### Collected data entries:
--- src/opc_pkg.sv ---
`default_nettype none

package opc_pkg;

  // Bus widths.
  localparam int addr_w = 12;
  localparam int data_w = 8;

  // Instruction register holds the opcode nibble.
  localparam int ir_w = 4;
  localparam int op_w = 3;

  // Direct-mode bit inside the opcode nibble.
  localparam int mode_bit = 3;

  // Byte 0 field positions.
  localparam int opc_lsb = 4;
  localparam int ahi_msb = addr_w - data_w - 1;

  typedef enum logic [1:0] {
    fetch0 = 2'b00,
    fetch1 = 2'b01,
    rdmem  = 2'b10,
    exec   = 2'b11
  } opc_state_t;

  localparam logic [op_w-1:0] op_and = 3'd0;
  localparam logic [op_w-1:0] op_lda = 3'd1;
  localparam logic [op_w-1:0] op_sta = 3'd2;
  localparam logic [op_w-1:0] op_add = 3'd3;
  localparam logic [op_w-1:0] op_not = 3'd4;
  localparam logic [op_w-1:0] op_jpc = 3'd5;
  localparam logic [op_w-1:0] op_jpz = 3'd6;
  localparam logic [op_w-1:0] op_jp  = 3'd7;

endpackage

`default_nettype wire
--- src/opc_mem_if.sv ---
`timescale 1ns/10ps
`default_nettype none

interface opc_mem_if;
  import opc_pkg::*;

  logic [addr_w-1:0] addr;
  logic [data_w-1:0] wdata;
  logic [data_w-1:0] rdata;
  logic              we;    // Write strobe.
  logic              rd;    // Master samples rdata this cycle.

  modport master (
    output addr,
    output wdata,
    output we,
    output rd,
    input  rdata
  );

  modport mem (
    input  addr,
    input  wdata,
    input  we,
    input  rd,
    output rdata
  );

endinterface

`default_nettype wire

--- src/opc_host_port.sv ---
`timescale 1ns/10ps
`default_nettype none

module opc_host_port (
  input  logic                        clk,
  input  logic                        reset_b,
  input  logic                        run,
  input  logic                        host_req,
  input  logic                        host_write,
  input  logic [opc_pkg::addr_w-1:0]  host_addr,
  input  logic [opc_pkg::data_w-1:0]  host_wdata,
  output logic                        host_ack,
  output logic [opc_pkg::data_w-1:0]  host_rdata,
  output logic                        hold,
  input  logic                        boundary,
  opc_mem_if.mem                      cpu,
  opc_mem_if.master                   mem
);

  typedef enum logic [1:0] {
    hs_idle   = 2'b00,
    hs_wait   = 2'b01,
    hs_access = 2'b10,
    hs_ack    = 2'b11
  } hs_state_t;

  hs_state_t hs_q;
  logic      host_sel;

  always_ff @(posedge clk or negedge reset_b)
  begin
    if (!reset_b)
    begin
      hs_q <= hs_idle;
    end
    else
    begin
      case (hs_q)
        hs_idle:
        begin
          if (host_req)
          begin
            hs_q <= hs_wait;
          end
        end
        hs_wait:
        begin
          if (boundary)
          begin
            hs_q <= hs_access; // Core is parked in fetch0.
          end
        end
        hs_access:
        begin
          hs_q <= hs_ack;
        end
        default:
        begin
          if (!host_req)
          begin
            hs_q <= hs_idle;
          end
        end
      endcase
    end
  end

  assign host_ack = (hs_q == hs_ack);
  assign host_sel = (hs_q == hs_access);

  // Stall from the request until the handshake closes.
  assign hold = !run || host_req || (hs_q != hs_idle);

  assign mem.addr  = host_sel ? host_addr  : cpu.addr;
  assign mem.wdata = host_sel ? host_wdata : cpu.wdata;
  assign mem.we    = host_sel ? host_write : cpu.we;
  assign mem.rd    = host_sel ? !host_write : cpu.rd;
  assign cpu.rdata = mem.rdata;

  always_ff @(posedge clk or negedge reset_b)
  begin
    if (!reset_b)
    begin
      host_rdata <= '0;
    end
    else if (host_sel && !host_write)
    begin
      host_rdata <= mem.rdata; // Held until the next read.
    end
  end

endmodule

`default_nettype wire

--- src/flat_wrapper.sv ---
// flat-port wrapper written by rule: the top's interface ports become plain ports
module opc_host_port_flat 
  (clk, reset_b, run, host_req, host_write, host_addr, host_wdata, host_ack, host_rdata, hold, boundary, cpu_addr, cpu_wdata, cpu_we, cpu_rd, cpu_rdata, mem_addr, mem_wdata, mem_we, mem_rd, mem_rdata);
  opc_mem_if cpu_i ();
  opc_mem_if mem_i ();
  input  logic clk;
  input  logic reset_b;
  input  logic run;
  input  logic host_req;
  input  logic host_write;
  input  logic [opc_pkg::addr_w-1:0] host_addr;
  input  logic [opc_pkg::data_w-1:0] host_wdata;
  output logic host_ack;
  output logic [opc_pkg::data_w-1:0] host_rdata;
  output logic hold;
  input  logic boundary;
  input wire logic [$bits(cpu_i.addr)-1:0] cpu_addr;
  input wire logic [$bits(cpu_i.wdata)-1:0] cpu_wdata;
  input wire logic [$bits(cpu_i.we)-1:0] cpu_we;
  input wire logic [$bits(cpu_i.rd)-1:0] cpu_rd;
  output wire logic [$bits(cpu_i.rdata)-1:0] cpu_rdata;
  output wire logic [$bits(mem_i.addr)-1:0] mem_addr;
  output wire logic [$bits(mem_i.wdata)-1:0] mem_wdata;
  output wire logic [$bits(mem_i.we)-1:0] mem_we;
  output wire logic [$bits(mem_i.rd)-1:0] mem_rd;
  input wire logic [$bits(mem_i.rdata)-1:0] mem_rdata;
  assign cpu_i.addr = cpu_addr;
  assign cpu_i.wdata = cpu_wdata;
  assign cpu_i.we = cpu_we;
  assign cpu_i.rd = cpu_rd;
  assign cpu_rdata = cpu_i.rdata;
  assign mem_addr = mem_i.addr;
  assign mem_wdata = mem_i.wdata;
  assign mem_we = mem_i.we;
  assign mem_rd = mem_i.rd;
  assign mem_i.rdata = mem_rdata;
  opc_host_port u_core (.clk(clk), .reset_b(reset_b), .run(run), .host_req(host_req), .host_write(host_write), .host_addr(host_addr), .host_wdata(host_wdata), .host_ack(host_ack), .host_rdata(host_rdata), .hold(hold), .boundary(boundary), .cpu(cpu_i), .mem(mem_i));
endmodule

### WHAT TO DO:
None of the lines before the one containing "assign mem_addr = mem_i.addr;" belong in the answer; reproduce that line and all later lines of the records exactly.

### TASK ANSWER:
  assign mem_addr = mem_i.addr;
  assign mem_wdata = mem_i.wdata;
  assign mem_we = mem_i.we;
  assign mem_rd = mem_i.rd;
  assign mem_i.rdata = mem_rdata;
  opc_host_port u_core (.clk(clk), .reset_b(reset_b), .run(run), .host_req(host_req), .host_write(host_write), .host_addr(host_addr), .host_wdata(host_wdata), .host_ack(host_ack), .host_rdata(host_rdata), .hold(hold), .boundary(boundary), .cpu(cpu_i), .mem(mem_i));
endmodule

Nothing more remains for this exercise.